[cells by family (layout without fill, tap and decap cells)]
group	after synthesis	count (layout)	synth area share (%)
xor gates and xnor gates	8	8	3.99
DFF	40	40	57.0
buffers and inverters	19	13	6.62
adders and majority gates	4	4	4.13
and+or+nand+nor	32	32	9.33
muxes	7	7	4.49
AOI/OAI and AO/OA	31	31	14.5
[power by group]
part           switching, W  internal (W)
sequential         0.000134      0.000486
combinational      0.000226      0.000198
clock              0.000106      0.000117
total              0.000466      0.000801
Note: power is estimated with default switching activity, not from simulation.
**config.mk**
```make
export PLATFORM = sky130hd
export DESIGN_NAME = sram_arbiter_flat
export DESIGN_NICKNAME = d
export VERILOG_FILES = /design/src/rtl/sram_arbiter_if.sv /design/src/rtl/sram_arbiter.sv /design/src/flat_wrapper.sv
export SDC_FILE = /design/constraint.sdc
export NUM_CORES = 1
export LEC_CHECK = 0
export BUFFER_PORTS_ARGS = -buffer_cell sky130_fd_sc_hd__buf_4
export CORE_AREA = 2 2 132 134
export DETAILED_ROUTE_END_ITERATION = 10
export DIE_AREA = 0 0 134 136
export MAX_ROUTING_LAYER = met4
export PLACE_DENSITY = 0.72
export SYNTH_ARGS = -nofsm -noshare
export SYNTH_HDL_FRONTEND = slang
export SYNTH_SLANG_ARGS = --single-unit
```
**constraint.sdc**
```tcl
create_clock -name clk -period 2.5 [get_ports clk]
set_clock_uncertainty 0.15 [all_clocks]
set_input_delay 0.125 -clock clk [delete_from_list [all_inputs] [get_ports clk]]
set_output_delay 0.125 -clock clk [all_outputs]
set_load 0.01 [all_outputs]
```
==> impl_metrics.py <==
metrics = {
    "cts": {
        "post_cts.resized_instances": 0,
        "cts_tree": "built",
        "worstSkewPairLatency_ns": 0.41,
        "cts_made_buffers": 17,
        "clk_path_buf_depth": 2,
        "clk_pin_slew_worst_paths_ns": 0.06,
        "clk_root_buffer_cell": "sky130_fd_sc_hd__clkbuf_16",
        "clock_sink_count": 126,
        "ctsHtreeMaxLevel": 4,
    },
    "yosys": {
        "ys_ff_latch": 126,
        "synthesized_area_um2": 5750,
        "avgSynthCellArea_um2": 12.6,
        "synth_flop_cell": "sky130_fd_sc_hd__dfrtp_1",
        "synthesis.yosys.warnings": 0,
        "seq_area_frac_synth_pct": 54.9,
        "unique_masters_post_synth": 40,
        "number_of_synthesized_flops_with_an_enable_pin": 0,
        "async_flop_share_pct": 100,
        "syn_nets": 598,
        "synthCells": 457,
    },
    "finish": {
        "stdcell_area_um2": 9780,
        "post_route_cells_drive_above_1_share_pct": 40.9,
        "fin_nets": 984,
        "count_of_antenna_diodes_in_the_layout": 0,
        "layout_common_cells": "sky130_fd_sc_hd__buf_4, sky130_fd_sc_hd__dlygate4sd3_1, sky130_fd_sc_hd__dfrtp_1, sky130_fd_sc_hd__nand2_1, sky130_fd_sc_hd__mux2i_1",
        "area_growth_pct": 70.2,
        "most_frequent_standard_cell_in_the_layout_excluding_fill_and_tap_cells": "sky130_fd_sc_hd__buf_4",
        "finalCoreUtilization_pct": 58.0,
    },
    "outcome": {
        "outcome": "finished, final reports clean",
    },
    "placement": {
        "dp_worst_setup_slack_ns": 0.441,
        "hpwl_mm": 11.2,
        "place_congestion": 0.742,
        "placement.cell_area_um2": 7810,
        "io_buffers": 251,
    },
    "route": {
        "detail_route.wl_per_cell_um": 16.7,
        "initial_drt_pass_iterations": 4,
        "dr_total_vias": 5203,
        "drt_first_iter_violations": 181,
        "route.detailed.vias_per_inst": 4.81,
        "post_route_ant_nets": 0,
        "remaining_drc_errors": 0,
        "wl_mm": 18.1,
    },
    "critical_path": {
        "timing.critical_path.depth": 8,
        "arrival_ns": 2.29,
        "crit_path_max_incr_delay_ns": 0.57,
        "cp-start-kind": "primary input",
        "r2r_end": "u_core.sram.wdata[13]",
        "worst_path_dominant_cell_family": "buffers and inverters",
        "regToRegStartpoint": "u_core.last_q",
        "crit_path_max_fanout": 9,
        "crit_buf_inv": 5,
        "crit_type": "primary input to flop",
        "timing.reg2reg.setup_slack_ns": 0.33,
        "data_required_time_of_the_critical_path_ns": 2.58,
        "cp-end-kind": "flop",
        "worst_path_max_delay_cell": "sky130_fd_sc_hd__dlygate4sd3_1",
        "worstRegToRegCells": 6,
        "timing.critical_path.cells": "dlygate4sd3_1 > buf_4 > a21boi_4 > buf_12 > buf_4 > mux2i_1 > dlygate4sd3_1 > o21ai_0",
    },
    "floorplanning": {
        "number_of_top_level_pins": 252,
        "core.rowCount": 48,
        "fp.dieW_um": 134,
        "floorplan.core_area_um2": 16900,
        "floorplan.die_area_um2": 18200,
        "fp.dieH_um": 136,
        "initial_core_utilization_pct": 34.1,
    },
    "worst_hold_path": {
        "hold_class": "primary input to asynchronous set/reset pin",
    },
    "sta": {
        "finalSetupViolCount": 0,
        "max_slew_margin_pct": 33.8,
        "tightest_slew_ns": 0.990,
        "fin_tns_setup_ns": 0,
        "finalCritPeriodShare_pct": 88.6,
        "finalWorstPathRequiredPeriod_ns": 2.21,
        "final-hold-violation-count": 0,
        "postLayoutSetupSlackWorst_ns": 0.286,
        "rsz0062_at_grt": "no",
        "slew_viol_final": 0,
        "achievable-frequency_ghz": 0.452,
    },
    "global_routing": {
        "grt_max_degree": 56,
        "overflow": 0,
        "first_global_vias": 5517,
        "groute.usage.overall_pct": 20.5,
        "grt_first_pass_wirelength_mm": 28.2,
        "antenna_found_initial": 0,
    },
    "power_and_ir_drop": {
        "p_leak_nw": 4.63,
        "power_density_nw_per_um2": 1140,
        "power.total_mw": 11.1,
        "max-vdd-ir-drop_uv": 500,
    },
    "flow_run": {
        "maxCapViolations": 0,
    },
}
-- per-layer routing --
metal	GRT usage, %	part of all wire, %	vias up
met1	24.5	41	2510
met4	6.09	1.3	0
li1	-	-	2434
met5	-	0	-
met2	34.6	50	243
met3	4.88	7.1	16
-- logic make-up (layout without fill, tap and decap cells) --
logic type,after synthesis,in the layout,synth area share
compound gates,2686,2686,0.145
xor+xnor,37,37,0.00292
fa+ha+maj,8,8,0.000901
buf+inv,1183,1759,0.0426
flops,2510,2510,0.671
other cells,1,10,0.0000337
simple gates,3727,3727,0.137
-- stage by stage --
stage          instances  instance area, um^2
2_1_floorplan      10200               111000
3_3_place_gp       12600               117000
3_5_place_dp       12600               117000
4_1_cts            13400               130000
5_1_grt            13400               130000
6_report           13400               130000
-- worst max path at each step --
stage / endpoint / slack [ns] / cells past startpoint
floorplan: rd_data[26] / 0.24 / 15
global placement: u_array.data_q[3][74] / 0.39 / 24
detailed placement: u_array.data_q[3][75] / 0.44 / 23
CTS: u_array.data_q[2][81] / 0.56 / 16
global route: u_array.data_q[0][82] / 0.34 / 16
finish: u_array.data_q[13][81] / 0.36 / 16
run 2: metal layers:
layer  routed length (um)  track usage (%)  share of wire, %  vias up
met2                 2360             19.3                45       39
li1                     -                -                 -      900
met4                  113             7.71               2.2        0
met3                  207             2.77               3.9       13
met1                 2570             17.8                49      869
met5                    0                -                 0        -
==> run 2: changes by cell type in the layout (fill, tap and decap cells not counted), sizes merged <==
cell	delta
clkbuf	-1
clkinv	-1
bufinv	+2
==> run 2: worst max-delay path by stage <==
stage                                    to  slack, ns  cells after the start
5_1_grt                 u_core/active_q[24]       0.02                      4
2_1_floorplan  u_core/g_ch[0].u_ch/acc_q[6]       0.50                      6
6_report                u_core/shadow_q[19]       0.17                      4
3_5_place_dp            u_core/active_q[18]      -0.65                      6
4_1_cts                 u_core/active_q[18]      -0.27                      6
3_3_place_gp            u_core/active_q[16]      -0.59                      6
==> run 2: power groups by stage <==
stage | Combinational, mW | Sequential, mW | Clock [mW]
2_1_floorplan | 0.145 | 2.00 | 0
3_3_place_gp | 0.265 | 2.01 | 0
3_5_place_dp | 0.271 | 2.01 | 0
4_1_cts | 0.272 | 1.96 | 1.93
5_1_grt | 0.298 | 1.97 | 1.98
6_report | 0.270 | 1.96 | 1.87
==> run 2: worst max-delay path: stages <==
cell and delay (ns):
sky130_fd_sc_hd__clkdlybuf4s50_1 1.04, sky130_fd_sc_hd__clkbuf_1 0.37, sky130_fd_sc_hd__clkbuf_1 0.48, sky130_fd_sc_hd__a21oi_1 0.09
**src/rtl/mux_scan_pkg.sv**
```systemverilog
`default_nettype none
// ============================================================================
//  Module   : mux_scan_pkg
//  Brief    : Shared types and constants for the mux scan sequencer.
//  Revision : 1.0 - initial release
// ============================================================================
package mux_scan_pkg;

  // Number of mux channels and the matching select width
  localparam int N_CH  = 16;
  localparam int SEL_W = 4;

  // Width of the settle-time down-counter (covers 0..15 idle cycles)
  localparam int CNT_W = 4;

  // Scan sequencer states
  typedef enum logic [1:0] {
    ST_IDLE   = 2'd0,
    ST_SETTLE = 2'd1,
    ST_SAMPLE = 2'd2,
    ST_OUTPUT = 2'd3
  } state_t;

endpackage : mux_scan_pkg
`default_nettype wire

```
**src/rtl/mux_scan_sequencer_next_chan_find.sv**
```systemverilog
`default_nettype none
// ============================================================================
//  Module   : next_chan_find
//  Brief    : Finds the lowest enabled channel strictly above the current
//             select, or at/above it when i_incl_cur is set. Purely
//             combinational.
//  Revision : 1.0 - initial release
// ============================================================================
module next_chan_find
  import mux_scan_pkg::*;
(
  input  logic [N_CH-1:0]  i_mask,
  input  logic [SEL_W-1:0] i_cur_sel,
  input  logic             i_incl_cur,
  output logic [SEL_W-1:0] o_next_sel,
  output logic             o_found
);

  // Walk from the top channel down so the last qualifying hit is the lowest
  always_comb begin
    o_next_sel = '0;
    o_found    = 1'b0;
    for (int i = N_CH - 1; i >= 0; i--) begin
      if (i_mask[i] && ((i > int'(i_cur_sel)) ||
                        (i_incl_cur && (i == int'(i_cur_sel))))) begin
        o_next_sel = SEL_W'(i);
        o_found    = 1'b1;
      end
    end
  end

endmodule : next_chan_find
`default_nettype wire

```
**src/rtl/mux_scan_sequencer.sv**
```systemverilog
`default_nettype none
// ============================================================================
//  Module   : mux_scan_sequencer
//  Brief    : Steps a 16:1 single-bit mux through the enabled channels,
//             samples each after a programmable settle time and delivers
//             the assembled capture word on a valid/ready interface.
//  Revision : 1.0 - initial release
// ============================================================================
module mux_scan_sequencer
  import mux_scan_pkg::*;
#(
  parameter int unsigned SETTLE_CYCLES = 1
)
(
  input  logic             clk,
  input  logic             rst_n,
  input  logic             start,
  input  logic             abort,
  input  logic [N_CH-1:0]  scan_mask,
  output logic [SEL_W-1:0] mux_sel,
  input  logic             mux_out,
  output logic             busy,
  output logic [N_CH-1:0]  dout,
  output logic             dout_valid,
  input  logic             dout_ready
);

  // Counter reload value and the state a freshly selected channel enters
  localparam logic [CNT_W-1:0] c_settle     = CNT_W'(SETTLE_CYCLES);
  localparam state_t           c_chan_state = (SETTLE_CYCLES == 0) ? ST_SAMPLE : ST_SETTLE;

  state_t           r_state;
  logic [N_CH-1:0]  r_mask;
  logic [N_CH-1:0]  r_cap;
  logic [CNT_W-1:0] r_cnt;
  logic [SEL_W-1:0] r_sel;
  logic [N_CH-1:0]  r_dout;
  logic             r_valid;
  logic             r_busy;

  logic             w_accept;
  logic [SEL_W-1:0] w_first_sel;
  logic             w_first_found;
  logic [SEL_W-1:0] w_next_sel;
  logic             w_next_found;
  logic [N_CH-1:0]  w_cap_next;

  // First channel of a new scan, taken straight from the incoming mask
  next_chan_find u_first_find (
    .i_mask     (scan_mask),
    .i_cur_sel  ({SEL_W{1'b0}}),
    .i_incl_cur (1'b1),
    .o_next_sel (w_first_sel),
    .o_found    (w_first_found)
  );

  // Next channel above the one currently being sampled
  next_chan_find u_next_find (
    .i_mask     (r_mask),
    .i_cur_sel  (r_sel),
    .i_incl_cur (1'b0),
    .o_next_sel (w_next_sel),
    .o_found    (w_next_found)
  );

  // A scan starts from IDLE, or from OUTPUT on the handshake edge
  assign w_accept = start && ((r_state == ST_IDLE) ||
                              ((r_state == ST_OUTPUT) && dout_ready));

  // Capture word including the bit being sampled this cycle
  always_comb begin
    w_cap_next        = r_cap;
    w_cap_next[r_sel] = mux_out;
  end

  // Scan state machine with registered outputs
  always_ff @(posedge clk or negedge rst_n) begin
    if (!rst_n) begin
      r_state <= ST_IDLE;
      r_mask  <= '0;
      r_cap   <= '0;
      r_cnt   <= '0;
      r_sel   <= '0;
      r_dout  <= '0;
      r_valid <= 1'b0;
      r_busy  <= 1'b0;
    end else if (abort) begin
      // Cancel wins over everything; partial capture is dropped, dout kept
      r_state <= ST_IDLE;
      r_cap   <= '0;
      r_cnt   <= '0;
      r_sel   <= '0;
      r_valid <= 1'b0;
      r_busy  <= 1'b0;
    end else if (w_accept) begin
      r_mask <= scan_mask;
      r_cap  <= '0;
      if (!w_first_found) begin
        // Empty mask: result is immediately available and all-zero
        r_state <= ST_OUTPUT;
        r_dout  <= '0;
        r_valid <= 1'b1;
        r_busy  <= 1'b0;
      end else begin
        r_state <= c_chan_state;
        r_sel   <= w_first_sel;
        r_cnt   <= c_settle;
        r_valid <= 1'b0;
        r_busy  <= 1'b1;
      end
    end else begin
      case (r_state)
        ST_SETTLE: begin
          if (r_cnt <= CNT_W'(1)) begin
            r_cnt   <= '0;
            r_state <= ST_SAMPLE;
          end else begin
            r_cnt <= r_cnt - CNT_W'(1);
          end
        end
        ST_SAMPLE: begin
          r_cap <= w_cap_next;
          if (w_next_found) begin
            r_sel   <= w_next_sel;
            r_cnt   <= c_settle;
            r_state <= c_chan_state;
          end else begin
            // Last channel: publish the word, select holds its final value
            r_state <= ST_OUTPUT;
            r_dout  <= w_cap_next;
            r_valid <= 1'b1;
            r_busy  <= 1'b0;
          end
        end
        ST_OUTPUT: begin
          if (dout_ready) begin
            r_state <= ST_IDLE;
            r_valid <= 1'b0;
          end
        end
        default: begin
          r_state <= ST_IDLE;
        end
      endcase
    end
  end

  assign mux_sel    = r_sel;
  assign busy       = r_busy;
  assign dout       = r_dout;
  assign dout_valid = r_valid;

endmodule : mux_scan_sequencer
`default_nettype wire

```
$ cat src/flat_wrapper.sv
// flat-port wrapper written by rule: the top's interface ports become plain ports
module inst_fetch_unit_flat import fetch_pkg::*;
#(
  parameter int              XLEN     = fetch_pkg::XLEN,
  parameter logic [XLEN-1:0] RESET_PC = '0,
  parameter int              DEPTH    = 4,
  parameter logic [31:0]     NOP_INST = fetch_pkg::NOP_INST
)
  (clk, rst, clk_en, PCSel, pc_target, bus_imem_req, bus_imem_addr, bus_imem_gnt, bus_imem_rvalid, bus_imem_rdata, bus_inst, bus_inst_pc, bus_inst_valid, bus_inst_ready);
  inst_fetch_unit_if #(.XLEN(XLEN)) bus_i ();
  input  logic clk;
  input  logic rst;
  input  logic clk_en;
  input  logic PCSel;
  input  logic [XLEN-1:0] pc_target;
  output wire logic [$bits(bus_i.imem_req)-1:0] bus_imem_req;
  output wire logic [$bits(bus_i.imem_addr)-1:0] bus_imem_addr;
  input wire logic [$bits(bus_i.imem_gnt)-1:0] bus_imem_gnt;
  input wire logic [$bits(bus_i.imem_rvalid)-1:0] bus_imem_rvalid;
  input wire logic [$bits(bus_i.imem_rdata)-1:0] bus_imem_rdata;
  output wire logic [$bits(bus_i.inst)-1:0] bus_inst;
  output wire logic [$bits(bus_i.inst_pc)-1:0] bus_inst_pc;
  output wire logic [$bits(bus_i.inst_valid)-1:0] bus_inst_valid;
  input wire logic [$bits(bus_i.inst_ready)-1:0] bus_inst_ready;
  assign bus_imem_req = bus_i.imem_req;
  assign bus_imem_addr = bus_i.imem_addr;
  assign bus_i.imem_gnt = bus_imem_gnt;
  assign bus_i.imem_rvalid = bus_imem_rvalid;
  assign bus_i.imem_rdata = bus_imem_rdata;
  assign bus_inst = bus_i.inst;
  assign bus_inst_pc = bus_i.inst_pc;
  assign bus_inst_valid = bus_i.inst_valid;
  assign bus_i.inst_ready = bus_inst_ready;
  inst_fetch_unit #(.XLEN(XLEN), .RESET_PC(RESET_PC), .DEPTH(DEPTH), .NOP_INST(NOP_INST)) u_core (.clk(clk), .rst(rst), .clk_en(clk_en), .PCSel(PCSel), .pc_target(pc_target), .bus(bus_i));
endmodule
$ cat config.mk
export PLATFORM = sky130hd
export DESIGN_NAME = inst_fetch_unit_flat
export DESIGN_NICKNAME = d
export VERILOG_FILES = /design/src/rtl/fetch_pkg.sv /design/src/rtl/inst_fetch_unit_if.sv /design/src/rtl/inst_fetch_unit_sync_fifo.sv /design/src/rtl/inst_fetch_unit.sv /design/src/flat_wrapper.sv
export SDC_FILE = /design/constraint.sdc
export NUM_CORES = 1
export LEC_CHECK = 0
export ABC_CLOCK_PERIOD_IN_PS = 3000
export BUFFER_PORTS_ARGS = -buffer_cell sky130_fd_sc_hd__buf_4
export CORE_MARGIN = 8
export CORE_UTILIZATION = 35
export CTS_CLUSTER_DIAMETER = 100
export CTS_CLUSTER_SIZE = 30
export DETAILED_ROUTE_END_ITERATION = 12
export PLACE_DENSITY = 0.6
export SETUP_SLACK_MARGIN = 0.1
export SYNTH_ARGS = -nofsm -noshare
export SYNTH_HDL_FRONTEND = slang
export SYNTH_SLANG_ARGS = --single-unit
$ cat constraint.sdc
create_clock -name clk -period 3 [get_ports clk]
set_clock_uncertainty 0.15 [all_clocks]
set_input_delay 0.3 -clock clk [delete_from_list [all_inputs] [get_ports clk]]
set_output_delay 0.3 -clock clk [all_outputs]
set_load 0.02 [all_outputs]
--- config.mk ---
export PLATFORM = sky130hd
export DESIGN_NAME = instr_fetch_unit
export DESIGN_NICKNAME = d
export VERILOG_FILES = /design/src/rtl/instr_fetch_unit.sv
export SDC_FILE = /design/constraint.sdc
export NUM_CORES = 1
export LEC_CHECK = 0
export CORE_MARGIN = 1
export CORE_UTILIZATION = 52
export CTS_BUF_LIST = sky130_fd_sc_hd__clkbuf_4
export CTS_CLUSTER_SIZE = 30
export DETAILED_ROUTE_END_ITERATION = 7
export GPL_ROUTABILITY_DRIVEN = 1
export PLACE_DENSITY = 0.86
export SETUP_SLACK_MARGIN = 0.15
export SYNTH_ARGS = -nofsm -noshare
export SYNTH_HDL_FRONTEND = slang
export SYNTH_SLANG_ARGS = --single-unit
--- constraint.sdc ---
create_clock -name clock -period 10 [get_ports clock]
set_input_delay 2.5 -clock clock [delete_from_list [all_inputs] [get_ports clock]]
set_output_delay 2.5 -clock clock [all_outputs]
set_load 0.03 [all_outputs]
### config.mk
export PLATFORM = sky130hd
export DESIGN_NAME = control_sequencer
export DESIGN_NICKNAME = d
export VERILOG_FILES = /design/src/rtl/control_sequencer.sv
export SDC_FILE = /design/constraint.sdc
export NUM_CORES = 1
export LEC_CHECK = 0
export ABC_AREA = 1
export ABC_CLOCK_PERIOD_IN_PS = 2510
export CORE_AREA = 2 2 60 62
export CTS_CLUSTER_DIAMETER = 30
export DETAILED_ROUTE_END_ITERATION = 6
export DIE_AREA = 0 0 62 64
export GPL_TIMING_DRIVEN = 0
export PLACE_DENSITY = 0.86
export SYNTH_ARGS = -nofsm -noshare
export SYNTH_HDL_FRONTEND = slang
export SYNTH_SLANG_ARGS = --single-unit
### constraint.sdc
create_clock -name clk -period 2.51 [get_ports clk]
set_input_delay 0.502 -clock clk [delete_from_list [all_inputs] [get_ports clk]]
set_output_delay 0.502 -clock clk [all_outputs]
set_load 0.01 [all_outputs]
* * * *
Take exactly the lines from the one containing "4_1_cts | 0.272 | 1.96 | 1.93" through the one containing "cell and delay" in the data above, and output them with nothing added.

4_1_cts | 0.272 | 1.96 | 1.93
5_1_grt | 0.298 | 1.97 | 1.98
6_report | 0.270 | 1.96 | 1.87
==> run 2: worst max-delay path: stages <==
cell and delay (ns):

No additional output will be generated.